Brief
Reproduce the full listing without a single change.

Provided records
++++++
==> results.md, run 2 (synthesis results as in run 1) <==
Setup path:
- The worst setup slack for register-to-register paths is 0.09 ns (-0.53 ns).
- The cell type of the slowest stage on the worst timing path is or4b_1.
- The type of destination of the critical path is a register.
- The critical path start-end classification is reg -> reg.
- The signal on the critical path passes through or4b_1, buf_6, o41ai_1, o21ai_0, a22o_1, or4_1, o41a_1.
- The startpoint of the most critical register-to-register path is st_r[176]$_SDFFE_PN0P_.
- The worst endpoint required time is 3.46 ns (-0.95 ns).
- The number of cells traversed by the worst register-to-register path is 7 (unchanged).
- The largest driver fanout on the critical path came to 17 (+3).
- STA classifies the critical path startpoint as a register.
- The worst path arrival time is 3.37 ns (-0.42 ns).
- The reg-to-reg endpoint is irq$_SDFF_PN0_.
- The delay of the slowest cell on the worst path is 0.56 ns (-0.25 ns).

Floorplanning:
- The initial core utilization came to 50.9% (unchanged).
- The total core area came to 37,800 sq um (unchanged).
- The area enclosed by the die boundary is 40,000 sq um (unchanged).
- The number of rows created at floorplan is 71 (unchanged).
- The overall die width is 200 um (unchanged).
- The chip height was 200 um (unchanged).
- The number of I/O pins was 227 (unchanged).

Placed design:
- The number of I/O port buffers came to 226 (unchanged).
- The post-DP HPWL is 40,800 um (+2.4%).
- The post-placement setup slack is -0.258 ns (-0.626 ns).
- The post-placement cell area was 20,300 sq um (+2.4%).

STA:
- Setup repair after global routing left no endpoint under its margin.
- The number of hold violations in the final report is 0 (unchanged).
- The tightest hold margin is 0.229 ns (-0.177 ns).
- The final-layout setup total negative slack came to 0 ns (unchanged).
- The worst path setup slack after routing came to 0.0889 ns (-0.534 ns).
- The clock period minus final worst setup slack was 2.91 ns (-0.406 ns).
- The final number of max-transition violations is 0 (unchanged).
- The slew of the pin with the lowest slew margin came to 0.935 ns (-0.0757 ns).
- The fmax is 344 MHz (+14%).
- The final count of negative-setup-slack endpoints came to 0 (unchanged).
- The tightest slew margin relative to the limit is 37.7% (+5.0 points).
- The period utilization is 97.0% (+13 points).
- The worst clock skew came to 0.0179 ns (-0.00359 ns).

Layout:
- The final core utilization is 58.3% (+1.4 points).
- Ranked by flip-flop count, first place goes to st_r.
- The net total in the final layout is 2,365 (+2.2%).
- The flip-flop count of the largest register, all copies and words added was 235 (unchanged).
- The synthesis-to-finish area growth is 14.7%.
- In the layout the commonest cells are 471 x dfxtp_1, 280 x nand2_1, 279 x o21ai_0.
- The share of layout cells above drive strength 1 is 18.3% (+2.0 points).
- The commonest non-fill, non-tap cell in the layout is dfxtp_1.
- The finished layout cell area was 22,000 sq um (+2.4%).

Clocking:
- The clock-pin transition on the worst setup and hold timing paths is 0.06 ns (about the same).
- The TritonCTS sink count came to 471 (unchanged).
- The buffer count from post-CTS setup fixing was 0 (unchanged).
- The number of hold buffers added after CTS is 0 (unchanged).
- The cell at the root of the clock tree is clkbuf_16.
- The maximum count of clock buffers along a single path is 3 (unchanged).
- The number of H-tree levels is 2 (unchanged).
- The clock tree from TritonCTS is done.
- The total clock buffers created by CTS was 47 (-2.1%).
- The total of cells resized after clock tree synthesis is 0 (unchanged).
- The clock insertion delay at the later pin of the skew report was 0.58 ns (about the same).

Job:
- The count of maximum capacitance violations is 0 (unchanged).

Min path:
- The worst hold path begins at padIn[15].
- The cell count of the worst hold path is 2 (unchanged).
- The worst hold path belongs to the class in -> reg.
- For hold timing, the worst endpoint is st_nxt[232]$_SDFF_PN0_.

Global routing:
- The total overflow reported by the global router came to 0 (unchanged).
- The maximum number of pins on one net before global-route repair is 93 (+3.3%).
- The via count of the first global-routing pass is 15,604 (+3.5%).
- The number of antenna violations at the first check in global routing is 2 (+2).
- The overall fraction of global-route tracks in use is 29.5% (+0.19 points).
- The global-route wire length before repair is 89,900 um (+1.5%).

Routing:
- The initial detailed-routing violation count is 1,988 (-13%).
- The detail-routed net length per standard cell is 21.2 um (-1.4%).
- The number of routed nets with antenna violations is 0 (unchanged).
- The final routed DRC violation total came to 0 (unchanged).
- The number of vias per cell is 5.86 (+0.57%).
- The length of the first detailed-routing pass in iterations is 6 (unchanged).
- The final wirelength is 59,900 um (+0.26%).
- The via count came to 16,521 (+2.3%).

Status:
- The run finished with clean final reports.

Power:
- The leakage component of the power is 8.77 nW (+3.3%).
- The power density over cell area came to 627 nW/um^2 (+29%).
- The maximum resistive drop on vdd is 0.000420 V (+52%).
File: config.mk
export PLATFORM = sky130hd
export DESIGN_NAME = hall_output_conditioning
export DESIGN_NICKNAME = d
export VERILOG_FILES = /design/src/hall_cond_pkg.sv /design/src/hall_output_conditioning.sv /design/src/hall_gain_mult.sv /design/src/hall_out_limit.sv
export SDC_FILE = /design/constraint.sdc
export NUM_CORES = 1
export LEC_CHECK = 0
export BUFFER_PORTS_ARGS = -buffer_cell sky130_fd_sc_hd__buf_2
export CORE_MARGIN = 4
export CORE_UTILIZATION = 50
export DETAILED_ROUTE_END_ITERATION = 6
export PLACE_DENSITY = 0.67
export SETUP_SLACK_MARGIN = 0.15
export SYNTH_ARGS = -nofsm -noshare
export SYNTH_HDL_FRONTEND = slang
export SYNTH_SLANG_ARGS = --single-unit
export TNS_END_PERCENT = 5
File: constraint.sdc
create_clock -name clk -period 9.27 [get_ports clk]
set_input_delay 0.927 -clock clk [delete_from_list [all_inputs] [get_ports clk]]
set_output_delay 0.927 -clock clk [all_outputs]
set_load 0.02 [all_outputs]
--- config.mk ---
export PLATFORM = sky130hd
export DESIGN_NAME = ssf_top
export DESIGN_NICKNAME = d
export VERILOG_FILES = /design/src/ssf_pkg.sv /design/src/ssf_top.sv
export SDC_FILE = /design/constraint.sdc
export NUM_CORES = 1
export LEC_CHECK = 0
export ABC_AREA = 1
export ABC_CLOCK_PERIOD_IN_PS = 3400
export BUFFER_PORTS_ARGS = -buffer_cell sky130_fd_sc_hd__buf_2
export CORE_MARGIN = 3
export CORE_UTILIZATION = 50
export CTS_BUF_LIST = sky130_fd_sc_hd__clkbuf_16
export CTS_CLUSTER_DIAMETER = 120
export CTS_CLUSTER_SIZE = 24
export DETAILED_ROUTE_END_ITERATION = 8
export HOLD_SLACK_MARGIN = 0.05
export MAX_ROUTING_LAYER = met4
export PLACE_DENSITY = 0.73
export SETUP_SLACK_MARGIN = 0.02
export SYNTH_ARGS = -nofsm -noshare
export SYNTH_HDL_FRONTEND = slang
export SYNTH_SLANG_ARGS = --single-unit
export TNS_END_PERCENT = 30
--- constraint.sdc ---
create_clock -name clk_i -period 3.4 [get_ports clk_i]
set_clock_uncertainty 0.05 [all_clocks]
set_input_delay 0 -clock clk_i [delete_from_list [all_inputs] [get_ports clk_i]]
set_output_delay 0 -clock clk_i [all_outputs]
set_load 0.05 [all_outputs]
++++++
Written answer
==> results.md, run 2 (synthesis results as in run 1) <==
Setup path:
- The worst setup slack for register-to-register paths is 0.09 ns (-0.53 ns).
- The cell type of the slowest stage on the worst timing path is or4b_1.
- The type of destination of the critical path is a register.
- The critical path start-end classification is reg -> reg.
- The signal on the critical path passes through or4b_1, buf_6, o41ai_1, o21ai_0, a22o_1, or4_1, o41a_1.
- The startpoint of the most critical register-to-register path is st_r[176]$_SDFFE_PN0P_.
- The worst endpoint required time is 3.46 ns (-0.95 ns).
- The number of cells traversed by the worst register-to-register path is 7 (unchanged).
- The largest driver fanout on the critical path came to 17 (+3).
- STA classifies the critical path startpoint as a register.
- The worst path arrival time is 3.37 ns (-0.42 ns).
- The reg-to-reg endpoint is irq$_SDFF_PN0_.
- The delay of the slowest cell on the worst path is 0.56 ns (-0.25 ns).

Floorplanning:
- The initial core utilization came to 50.9% (unchanged).
- The total core area came to 37,800 sq um (unchanged).
- The area enclosed by the die boundary is 40,000 sq um (unchanged).
- The number of rows created at floorplan is 71 (unchanged).
- The overall die width is 200 um (unchanged).
- The chip height was 200 um (unchanged).
- The number of I/O pins was 227 (unchanged).

Placed design:
- The number of I/O port buffers came to 226 (unchanged).
- The post-DP HPWL is 40,800 um (+2.4%).
- The post-placement setup slack is -0.258 ns (-0.626 ns).
- The post-placement cell area was 20,300 sq um (+2.4%).

STA:
- Setup repair after global routing left no endpoint under its margin.
- The number of hold violations in the final report is 0 (unchanged).
- The tightest hold margin is 0.229 ns (-0.177 ns).
- The final-layout setup total negative slack came to 0 ns (unchanged).
- The worst path setup slack after routing came to 0.0889 ns (-0.534 ns).
- The clock period minus final worst setup slack was 2.91 ns (-0.406 ns).
- The final number of max-transition violations is 0 (unchanged).
- The slew of the pin with the lowest slew margin came to 0.935 ns (-0.0757 ns).
- The fmax is 344 MHz (+14%).
- The final count of negative-setup-slack endpoints came to 0 (unchanged).
- The tightest slew margin relative to the limit is 37.7% (+5.0 points).
- The period utilization is 97.0% (+13 points).
- The worst clock skew came to 0.0179 ns (-0.00359 ns).

Layout:
- The final core utilization is 58.3% (+1.4 points).
- Ranked by flip-flop count, first place goes to st_r.
- The net total in the final layout is 2,365 (+2.2%).
- The flip-flop count of the largest register, all copies and words added was 235 (unchanged).
- The synthesis-to-finish area growth is 14.7%.
- In the layout the commonest cells are 471 x dfxtp_1, 280 x nand2_1, 279 x o21ai_0.
- The share of layout cells above drive strength 1 is 18.3% (+2.0 points).
- The commonest non-fill, non-tap cell in the layout is dfxtp_1.
- The finished layout cell area was 22,000 sq um (+2.4%).

Clocking:
- The clock-pin transition on the worst setup and hold timing paths is 0.06 ns (about the same).
- The TritonCTS sink count came to 471 (unchanged).
- The buffer count from post-CTS setup fixing was 0 (unchanged).
- The number of hold buffers added after CTS is 0 (unchanged).
- The cell at the root of the clock tree is clkbuf_16.
- The maximum count of clock buffers along a single path is 3 (unchanged).
- The number of H-tree levels is 2 (unchanged).
- The clock tree from TritonCTS is done.
- The total clock buffers created by CTS was 47 (-2.1%).
- The total of cells resized after clock tree synthesis is 0 (unchanged).
- The clock insertion delay at the later pin of the skew report was 0.58 ns (about the same).

Job:
- The count of maximum capacitance violations is 0 (unchanged).

Min path:
- The worst hold path begins at padIn[15].
- The cell count of the worst hold path is 2 (unchanged).
- The worst hold path belongs to the class in -> reg.
- For hold timing, the worst endpoint is st_nxt[232]$_SDFF_PN0_.

Global routing:
- The total overflow reported by the global router came to 0 (unchanged).
- The maximum number of pins on one net before global-route repair is 93 (+3.3%).
- The via count of the first global-routing pass is 15,604 (+3.5%).
- The number of antenna violations at the first check in global routing is 2 (+2).
- The overall fraction of global-route tracks in use is 29.5% (+0.19 points).
- The global-route wire length before repair is 89,900 um (+1.5%).

Routing:
- The initial detailed-routing violation count is 1,988 (-13%).
- The detail-routed net length per standard cell is 21.2 um (-1.4%).
- The number of routed nets with antenna violations is 0 (unchanged).
- The final routed DRC violation total came to 0 (unchanged).
- The number of vias per cell is 5.86 (+0.57%).
- The length of the first detailed-routing pass in iterations is 6 (unchanged).
- The final wirelength is 59,900 um (+0.26%).
- The via count came to 16,521 (+2.3%).

Status:
- The run finished with clean final reports.

Power:
- The leakage component of the power is 8.77 nW (+3.3%).
- The power density over cell area came to 627 nW/um^2 (+29%).
- The maximum resistive drop on vdd is 0.000420 V (+52%).
File: config.mk
export PLATFORM = sky130hd
export DESIGN_NAME = hall_output_conditioning
export DESIGN_NICKNAME = d
export VERILOG_FILES = /design/src/hall_cond_pkg.sv /design/src/hall_output_conditioning.sv /design/src/hall_gain_mult.sv /design/src/hall_out_limit.sv
export SDC_FILE = /design/constraint.sdc
export NUM_CORES = 1
export LEC_CHECK = 0
export BUFFER_PORTS_ARGS = -buffer_cell sky130_fd_sc_hd__buf_2
export CORE_MARGIN = 4
export CORE_UTILIZATION = 50
export DETAILED_ROUTE_END_ITERATION = 6
export PLACE_DENSITY = 0.67
export SETUP_SLACK_MARGIN = 0.15
export SYNTH_ARGS = -nofsm -noshare
export SYNTH_HDL_FRONTEND = slang
export SYNTH_SLANG_ARGS = --single-unit
export TNS_END_PERCENT = 5
File: constraint.sdc
create_clock -name clk -period 9.27 [get_ports clk]
set_input_delay 0.927 -clock clk [delete_from_list [all_inputs] [get_ports clk]]
set_output_delay 0.927 -clock clk [all_outputs]
set_load 0.02 [all_outputs]
--- config.mk ---
export PLATFORM = sky130hd
export DESIGN_NAME = ssf_top
export DESIGN_NICKNAME = d
export VERILOG_FILES = /design/src/ssf_pkg.sv /design/src/ssf_top.sv
export SDC_FILE = /design/constraint.sdc
export NUM_CORES = 1
export LEC_CHECK = 0
export ABC_AREA = 1
export ABC_CLOCK_PERIOD_IN_PS = 3400
export BUFFER_PORTS_ARGS = -buffer_cell sky130_fd_sc_hd__buf_2
export CORE_MARGIN = 3
export CORE_UTILIZATION = 50
export CTS_BUF_LIST = sky130_fd_sc_hd__clkbuf_16
export CTS_CLUSTER_DIAMETER = 120
export CTS_CLUSTER_SIZE = 24
export DETAILED_ROUTE_END_ITERATION = 8
export HOLD_SLACK_MARGIN = 0.05
export MAX_ROUTING_LAYER = met4
export PLACE_DENSITY = 0.73
export SETUP_SLACK_MARGIN = 0.02
export SYNTH_ARGS = -nofsm -noshare
export SYNTH_HDL_FRONTEND = slang
export SYNTH_SLANG_ARGS = --single-unit
export TNS_END_PERCENT = 30
--- constraint.sdc ---
create_clock -name clk_i -period 3.4 [get_ports clk_i]
set_clock_uncertainty 0.05 [all_clocks]
set_input_delay 0 -clock clk_i [delete_from_list [all_inputs] [get_ports clk_i]]
set_output_delay 0 -clock clk_i [all_outputs]
set_load 0.05 [all_outputs]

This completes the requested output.